PROBLEM DETAILS
Repeat the entries below exactly, missing none.

[Stored items]
________________________

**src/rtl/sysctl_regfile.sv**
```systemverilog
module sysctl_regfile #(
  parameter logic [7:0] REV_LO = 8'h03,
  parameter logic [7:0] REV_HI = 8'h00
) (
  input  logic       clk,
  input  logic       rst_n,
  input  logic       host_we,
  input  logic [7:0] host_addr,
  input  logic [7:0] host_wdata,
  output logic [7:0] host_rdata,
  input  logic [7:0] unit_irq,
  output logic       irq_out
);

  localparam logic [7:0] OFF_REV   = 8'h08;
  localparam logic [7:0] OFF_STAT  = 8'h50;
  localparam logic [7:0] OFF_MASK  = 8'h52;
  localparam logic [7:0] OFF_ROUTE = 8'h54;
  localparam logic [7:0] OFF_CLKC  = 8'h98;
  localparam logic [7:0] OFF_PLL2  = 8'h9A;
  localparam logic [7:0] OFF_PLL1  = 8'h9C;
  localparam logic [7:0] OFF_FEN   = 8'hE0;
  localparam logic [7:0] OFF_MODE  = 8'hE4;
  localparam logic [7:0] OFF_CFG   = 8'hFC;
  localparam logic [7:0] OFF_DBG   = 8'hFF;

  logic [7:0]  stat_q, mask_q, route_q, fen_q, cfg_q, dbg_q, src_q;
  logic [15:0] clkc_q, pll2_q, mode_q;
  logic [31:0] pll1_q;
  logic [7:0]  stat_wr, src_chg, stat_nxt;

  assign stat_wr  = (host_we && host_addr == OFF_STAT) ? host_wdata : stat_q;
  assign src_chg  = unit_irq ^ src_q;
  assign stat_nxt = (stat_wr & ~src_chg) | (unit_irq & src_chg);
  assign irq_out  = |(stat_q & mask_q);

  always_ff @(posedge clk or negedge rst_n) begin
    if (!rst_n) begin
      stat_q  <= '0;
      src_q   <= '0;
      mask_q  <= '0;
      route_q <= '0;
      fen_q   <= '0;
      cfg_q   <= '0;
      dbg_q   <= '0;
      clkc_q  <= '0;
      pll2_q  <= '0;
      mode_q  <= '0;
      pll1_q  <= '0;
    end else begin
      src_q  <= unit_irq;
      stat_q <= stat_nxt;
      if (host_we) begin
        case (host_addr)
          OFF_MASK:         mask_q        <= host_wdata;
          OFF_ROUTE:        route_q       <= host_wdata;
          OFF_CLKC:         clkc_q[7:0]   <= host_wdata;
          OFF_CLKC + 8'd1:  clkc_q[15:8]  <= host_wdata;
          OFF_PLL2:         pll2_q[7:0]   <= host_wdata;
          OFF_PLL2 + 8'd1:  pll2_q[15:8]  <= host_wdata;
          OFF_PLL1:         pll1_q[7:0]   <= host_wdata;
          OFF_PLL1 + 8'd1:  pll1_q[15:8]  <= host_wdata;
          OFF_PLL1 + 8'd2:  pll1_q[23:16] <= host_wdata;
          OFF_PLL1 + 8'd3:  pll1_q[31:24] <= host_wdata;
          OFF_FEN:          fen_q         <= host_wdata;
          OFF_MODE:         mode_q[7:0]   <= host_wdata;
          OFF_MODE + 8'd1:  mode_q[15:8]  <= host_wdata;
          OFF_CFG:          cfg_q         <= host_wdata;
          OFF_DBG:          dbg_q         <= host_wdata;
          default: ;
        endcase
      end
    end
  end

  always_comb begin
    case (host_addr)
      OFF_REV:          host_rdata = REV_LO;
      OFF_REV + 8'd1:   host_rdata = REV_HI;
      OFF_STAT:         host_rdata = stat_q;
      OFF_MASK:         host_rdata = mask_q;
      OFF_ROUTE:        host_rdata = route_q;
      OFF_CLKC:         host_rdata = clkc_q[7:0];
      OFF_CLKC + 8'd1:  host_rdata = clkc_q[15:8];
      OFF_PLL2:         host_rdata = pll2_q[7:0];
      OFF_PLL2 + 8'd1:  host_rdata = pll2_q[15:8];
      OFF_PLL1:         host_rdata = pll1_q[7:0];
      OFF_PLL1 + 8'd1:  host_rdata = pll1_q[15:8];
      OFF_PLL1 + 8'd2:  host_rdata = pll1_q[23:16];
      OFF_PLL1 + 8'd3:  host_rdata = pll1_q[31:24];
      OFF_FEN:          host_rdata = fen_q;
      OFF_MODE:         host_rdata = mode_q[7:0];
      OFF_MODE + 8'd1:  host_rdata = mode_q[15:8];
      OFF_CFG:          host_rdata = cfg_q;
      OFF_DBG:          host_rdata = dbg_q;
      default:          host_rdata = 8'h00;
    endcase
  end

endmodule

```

________________________

OUTPUT FOR THIS EXERCISE
**src/rtl/sysctl_regfile.sv**
```systemverilog
module sysctl_regfile #(
  parameter logic [7:0] REV_LO = 8'h03,
  parameter logic [7:0] REV_HI = 8'h00
) (
  input  logic       clk,
  input  logic       rst_n,
  input  logic       host_we,
  input  logic [7:0] host_addr,
  input  logic [7:0] host_wdata,
  output logic [7:0] host_rdata,
  input  logic [7:0] unit_irq,
  output logic       irq_out
);

  localparam logic [7:0] OFF_REV   = 8'h08;
  localparam logic [7:0] OFF_STAT  = 8'h50;
  localparam logic [7:0] OFF_MASK  = 8'h52;
  localparam logic [7:0] OFF_ROUTE = 8'h54;
  localparam logic [7:0] OFF_CLKC  = 8'h98;
  localparam logic [7:0] OFF_PLL2  = 8'h9A;
  localparam logic [7:0] OFF_PLL1  = 8'h9C;
  localparam logic [7:0] OFF_FEN   = 8'hE0;
  localparam logic [7:0] OFF_MODE  = 8'hE4;
  localparam logic [7:0] OFF_CFG   = 8'hFC;
  localparam logic [7:0] OFF_DBG   = 8'hFF;

  logic [7:0]  stat_q, mask_q, route_q, fen_q, cfg_q, dbg_q, src_q;
  logic [15:0] clkc_q, pll2_q, mode_q;
  logic [31:0] pll1_q;
  logic [7:0]  stat_wr, src_chg, stat_nxt;

  assign stat_wr  = (host_we && host_addr == OFF_STAT) ? host_wdata : stat_q;
  assign src_chg  = unit_irq ^ src_q;
  assign stat_nxt = (stat_wr & ~src_chg) | (unit_irq & src_chg);
  assign irq_out  = |(stat_q & mask_q);

  always_ff @(posedge clk or negedge rst_n) begin
    if (!rst_n) begin
      stat_q  <= '0;
      src_q   <= '0;
      mask_q  <= '0;
      route_q <= '0;
      fen_q   <= '0;
      cfg_q   <= '0;
      dbg_q   <= '0;
      clkc_q  <= '0;
      pll2_q  <= '0;
      mode_q  <= '0;
      pll1_q  <= '0;
    end else begin
      src_q  <= unit_irq;
      stat_q <= stat_nxt;
      if (host_we) begin
        case (host_addr)
          OFF_MASK:         mask_q        <= host_wdata;
          OFF_ROUTE:        route_q       <= host_wdata;
          OFF_CLKC:         clkc_q[7:0]   <= host_wdata;
          OFF_CLKC + 8'd1:  clkc_q[15:8]  <= host_wdata;
          OFF_PLL2:         pll2_q[7:0]   <= host_wdata;
          OFF_PLL2 + 8'd1:  pll2_q[15:8]  <= host_wdata;
          OFF_PLL1:         pll1_q[7:0]   <= host_wdata;
          OFF_PLL1 + 8'd1:  pll1_q[15:8]  <= host_wdata;
          OFF_PLL1 + 8'd2:  pll1_q[23:16] <= host_wdata;
          OFF_PLL1 + 8'd3:  pll1_q[31:24] <= host_wdata;
          OFF_FEN:          fen_q         <= host_wdata;
          OFF_MODE:         mode_q[7:0]   <= host_wdata;
          OFF_MODE + 8'd1:  mode_q[15:8]  <= host_wdata;
          OFF_CFG:          cfg_q         <= host_wdata;
          OFF_DBG:          dbg_q         <= host_wdata;
          default: ;
        endcase
      end
    end
  end

  always_comb begin
    case (host_addr)
      OFF_REV:          host_rdata = REV_LO;
      OFF_REV + 8'd1:   host_rdata = REV_HI;
      OFF_STAT:         host_rdata = stat_q;
      OFF_MASK:         host_rdata = mask_q;
      OFF_ROUTE:        host_rdata = route_q;
      OFF_CLKC:         host_rdata = clkc_q[7:0];
      OFF_CLKC + 8'd1:  host_rdata = clkc_q[15:8];
      OFF_PLL2:         host_rdata = pll2_q[7:0];
      OFF_PLL2 + 8'd1:  host_rdata = pll2_q[15:8];
      OFF_PLL1:         host_rdata = pll1_q[7:0];
      OFF_PLL1 + 8'd1:  host_rdata = pll1_q[15:8];
      OFF_PLL1 + 8'd2:  host_rdata = pll1_q[23:16];
      OFF_PLL1 + 8'd3:  host_rdata = pll1_q[31:24];
      OFF_FEN:          host_rdata = fen_q;
      OFF_MODE:         host_rdata = mode_q[7:0];
      OFF_MODE + 8'd1:  host_rdata = mode_q[15:8];
      OFF_CFG:          host_rdata = cfg_q;
      OFF_DBG:          host_rdata = dbg_q;
      default:          host_rdata = 8'h00;
    endcase
  end

endmodule

```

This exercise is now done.